前橋市は3月28日、米国の個人宅で見つかった短刀が、1876(明治9)年に群馬から米国に運ばれた吉田松陰(1830~1859年)の「短刀」と判定されたと発表した。
短刀はカリフォルニア州バークレーに住むティム新井さんが持っていた。ティムさんは2012年、群馬県立歴史博物館などが松陰の短刀を探していることを知り、所有する4本の刀の内3本の写真を送り協力したが該当しなかった。

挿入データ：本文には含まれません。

$ cat config.mk
export PLATFORM = sky130hd
export DESIGN_NAME = in_port_fifo
export DESIGN_NICKNAME = d
export VERILOG_FILES = /design/src/rtl/in_port_fifo.sv
export SDC_FILE = /design/constraint.sdc
export NUM_CORES = 1
export LEC_CHECK = 0
export ABC_CLOCK_PERIOD_IN_PS = 1600
export BUFFER_PORTS_ARGS = -buffer_cell sky130_fd_sc_hd__buf_2
export CAP_MARGIN = 10
export CORE_ASPECT_RATIO = 0.8
export CORE_MARGIN = 2
export CORE_UTILIZATION = 45
export DETAILED_ROUTE_END_ITERATION = 8
export PLACE_DENSITY = 0.74
export SYNTH_ARGS = -nofsm -noshare
export SYNTH_HDL_FRONTEND = slang
export SYNTH_SLANG_ARGS = --single-unit
$ cat constraint.sdc
create_clock -name clk -period 1.6 [get_ports clk]
set_input_delay 0.08 -clock clk [delete_from_list [all_inputs] [get_ports clk]]
set_output_delay 0.08 -clock clk [all_outputs]
set_load 0.005 [all_outputs]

残りの1本。2015年4月、映画「楫取素彦物語」の桜井顕監督がティムさん宅を訪れた際、短刀の茎(なかご)に刻まれた「国益」の文字に着目。「これが松蔭の短刀ではないか」ということになり、昨年8月、ティムさんが日本に運んだ。短刀は検疫などを経て12月に前橋。調査の結果、群馬から米国に運ばれた松蔭の短刀と判明した。「国益」は中世(15~6世紀)の名匠。

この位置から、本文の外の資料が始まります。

File: src/rtl/coax_bus_ctrl.sv
// coax_bus_ctrl: owns the shared 10-bit bus between the DP8341 receiver read
// path and the DP8340 transmitter load path. Received words land in a
// first-word-fall-through FIFO offered to the host as a valid/ready stream.
// Host transmit words are registered and loaded into the transmitter.
// Only one agent drives the bus at a time, and a turnaround gap separates owners.
//
// Handshakes: a beat transfers on a rising clk edge where valid && ready.
// On rx_*, rx_ready may be held high at any time; a pop happens only when
// rx_valid is also high. On tx_*, tx_ready is a one-cycle registered pulse
// saying that the tx_data presented on the previous edge was taken.
// The host must hold tx_data/tx_valid steady until it sees that pulse.
//
// Optional build macro: COAX_BUS_CTRL_STATS_EN adds saturating 16-bit
// rx/tx word counters. When it is undefined, both count outputs are tied to 0.
module coax_bus_ctrl #(
   parameter int FIFO_DEPTH        = 16,
   parameter int SETTLE_CYCLES     = 2,
   parameter int STROBE_CYCLES     = 2,
   parameter int TURNAROUND_CYCLES = 1
) (
   input  logic        clk,
   input  logic        reset,
   input  logic        rx_data_available,
   output logic        rx_output_enable,
   output logic        rx_register_read_n,
   input  logic        tx_full,
   output logic        tx_register_load_n,
   input  logic [9:0]  bus_in,
   output logic [9:0]  bus_out,
   output logic        bus_oe,
   output logic [9:0]  rx_data,
   output logic        rx_valid,
   input  logic        rx_ready,
   input  logic [9:0]  tx_data,
   input  logic        tx_valid,
   output logic        tx_ready,
   output logic [15:0] rx_word_count,
   output logic [15:0] tx_word_count
);

   localparam int AW = $clog2(FIFO_DEPTH);
   localparam int CW = 8;
   localparam logic [CW-1:0] SETTLE_LAST = CW'(SETTLE_CYCLES - 1);
   localparam logic [CW-1:0] STROBE_LAST = CW'(STROBE_CYCLES - 1);
   localparam logic [CW-1:0] TURN_LAST   = CW'(TURNAROUND_CYCLES - 1);

   typedef enum logic [2:0] {IDLE, RX_EN, RX_STROBE, TX_DRIVE, TX_STROBE, TURN} state_t;

   state_t          r_state;
   state_t          w_next_state;
   logic [CW-1:0]   r_cnt;
   logic [CW-1:0]   w_next_cnt;
   logic            r_last_rx;
   logic            w_grant_rx;
   logic            w_grant_tx;
   logic            w_rx_req;
   logic            w_tx_req;
   logic            w_fifo_full;

   logic            r_rx_oe;
   logic            r_rd_n;
   logic            r_bus_oe;
   logic            r_ld_n;
   logic            r_tx_ready;
   logic [9:0]      r_bus_out;

   logic [9:0]      r_mem [FIFO_DEPTH];
   logic [AW-1:0]   r_wr_ptr;
   logic [AW-1:0]   r_rd_ptr;
   logic [AW:0]     r_count;
   logic            r_rx_valid;
   logic [9:0]      r_rx_data;
   logic            w_push;
   logic            w_pop;
   logic [AW-1:0]   w_rd_next;
   logic [AW:0]     w_count_next;
   logic [9:0]      w_head_next;

   assign w_fifo_full = (r_count == (AW+1)'(FIFO_DEPTH));
   assign w_rx_req    = rx_data_available && !w_fifo_full;
   assign w_tx_req    = tx_valid && !tx_full;

   // Next-state logic: round-robin arbitration in IDLE, cycle counting elsewhere
   always_comb begin
      w_next_state = r_state;
      w_grant_rx   = 1'b0;
      w_grant_tx   = 1'b0;
      case (r_state)
         IDLE: begin
            if (w_rx_req && (!w_tx_req || !r_last_rx)) begin
               w_grant_rx   = 1'b1;
               w_next_state = RX_EN;
            end else if (w_tx_req) begin
               w_grant_tx   = 1'b1;
               w_next_state = TX_DRIVE;
            end
         end
         RX_EN:     if (r_cnt == SETTLE_LAST) w_next_state = RX_STROBE;
         RX_STROBE: if (r_cnt == STROBE_LAST) w_next_state = TURN;
         TX_DRIVE:  if (r_cnt == SETTLE_LAST) w_next_state = TX_STROBE;
         TX_STROBE: if (r_cnt == STROBE_LAST) w_next_state = TURN;
         TURN:      if (r_cnt == TURN_LAST)   w_next_state = IDLE;
         default:   w_next_state = IDLE;
      endcase
      w_next_cnt = r_cnt + CW'(1);
      if (w_next_state != r_state || w_next_state == IDLE) begin
         w_next_cnt = '0;
      end
   end

   // State register, phase counter and round-robin pointer (0 = RX favoured)
   always_ff @(posedge clk or posedge reset) begin
      if (reset) begin
         r_state   <= IDLE;
         r_cnt     <= '0;
         r_last_rx <= 1'b0;
      end else begin
         r_state <= w_next_state;
         r_cnt   <= w_next_cnt;
         if (w_grant_rx) r_last_rx <= 1'b1;
         if (w_grant_tx) r_last_rx <= 1'b0;
      end
   end

   // Bus-facing outputs registered from the next state so they change cleanly with it
   always_ff @(posedge clk or posedge reset) begin
      if (reset) begin
         r_rx_oe    <= 1'b0;
         r_rd_n     <= 1'b1;
         r_bus_oe   <= 1'b0;
         r_ld_n     <= 1'b1;
         r_tx_ready <= 1'b0;
         r_bus_out  <= '0;
      end else begin
         r_rx_oe    <= (w_next_state == RX_EN) || (w_next_state == RX_STROBE);
         r_rd_n     <= (w_next_state != RX_STROBE);
         r_bus_oe   <= (w_next_state == TX_DRIVE) || (w_next_state == TX_STROBE);
         r_ld_n     <= (w_next_state != TX_STROBE);
         r_tx_ready <= w_grant_tx;
         if (w_grant_tx) r_bus_out <= tx_data;
      end
   end

   // FIFO next-state: the head is precomputed so rx_data leaves a register
   always_comb begin
      w_push       = (r_state == RX_EN) && (r_cnt == SETTLE_LAST);
      w_pop        = r_rx_valid && rx_ready;
      w_rd_next    = r_rd_ptr + AW'(w_pop);
      w_count_next = r_count + (AW+1)'(w_push) - (AW+1)'(w_pop);
      w_head_next  = r_mem[w_rd_next];
      if (w_push && (w_rd_next == r_wr_ptr)) w_head_next = bus_in;
      if (w_count_next == '0)                w_head_next = '0;
   end

   // FIFO pointers, fill count and registered head
   always_ff @(posedge clk or posedge reset) begin
      if (reset) begin
         r_wr_ptr   <= '0;
         r_rd_ptr   <= '0;
         r_count    <= '0;
         r_rx_valid <= 1'b0;
         r_rx_data  <= '0;
      end else begin
         if (w_push) r_wr_ptr <= r_wr_ptr + AW'(1);
         r_rd_ptr   <= w_rd_next;
         r_count    <= w_count_next;
         r_rx_valid <= (w_count_next != '0);
         r_rx_data  <= w_head_next;
      end
   end

   // FIFO storage: contents are don't-care until written, so no reset
   always_ff @(posedge clk) begin
      if (w_push) r_mem[r_wr_ptr] <= bus_in;
   end

`ifdef COAX_BUS_CTRL_STATS_EN
   logic [15:0] r_rx_words;
   logic [15:0] r_tx_words;

   // Saturating word counters
   always_ff @(posedge clk or posedge reset) begin
      if (reset) begin
         r_rx_words <= '0;
         r_tx_words <= '0;
      end else begin
         if (w_push && r_rx_words != 16'hFFFF)     r_rx_words <= r_rx_words + 16'd1;
         if (r_tx_ready && r_tx_words != 16'hFFFF) r_tx_words <= r_tx_words + 16'd1;
      end
   end

   assign rx_word_count = r_rx_words;
   assign tx_word_count = r_tx_words;
`else
   assign rx_word_count = '0;
   assign tx_word_count = '0;
`endif

   assign rx_output_enable   = r_rx_oe;
   assign rx_register_read_n = r_rd_n;
   assign bus_oe             = r_bus_oe;
   assign tx_register_load_n = r_ld_n;
   assign tx_ready           = r_tx_ready;
   assign bus_out            = r_bus_out;
   assign rx_valid           = r_rx_valid;
   assign rx_data            = r_rx_data;

endmodule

この短刀は松陰の妹で初代群馬県令、楫取素彦の妻、寿(ひさ)が松蔭の形見として譲り受けたもので「形見の短刀」と呼ばれる。
寿は1876(明治9)年、生糸の輸出販路開拓を目的に渡米する新井領一郎(上州=群馬)に短刀を渡す。驚く領一郎に寿は「この品には兄の魂が込められているのです。その魂は兄の夢であった太平洋を越えることによってのみ、安らかに眠ることができるのです」と語ったといわれる。
前橋市ではこの発見を記念し3月31日、前橋文学館(前橋市千代田3)でティムさん、楫取能彦さんを迎え講演会を開くとともに、短刀を一般公開する。
講演会の開催時間は13時~。事前予約が必要。予約は前橋文学館(TEL 027-235-8011)で受け付ける。短刀の一般公開は9時~17時。水曜休館(5月3日は開館)。5月7日まで。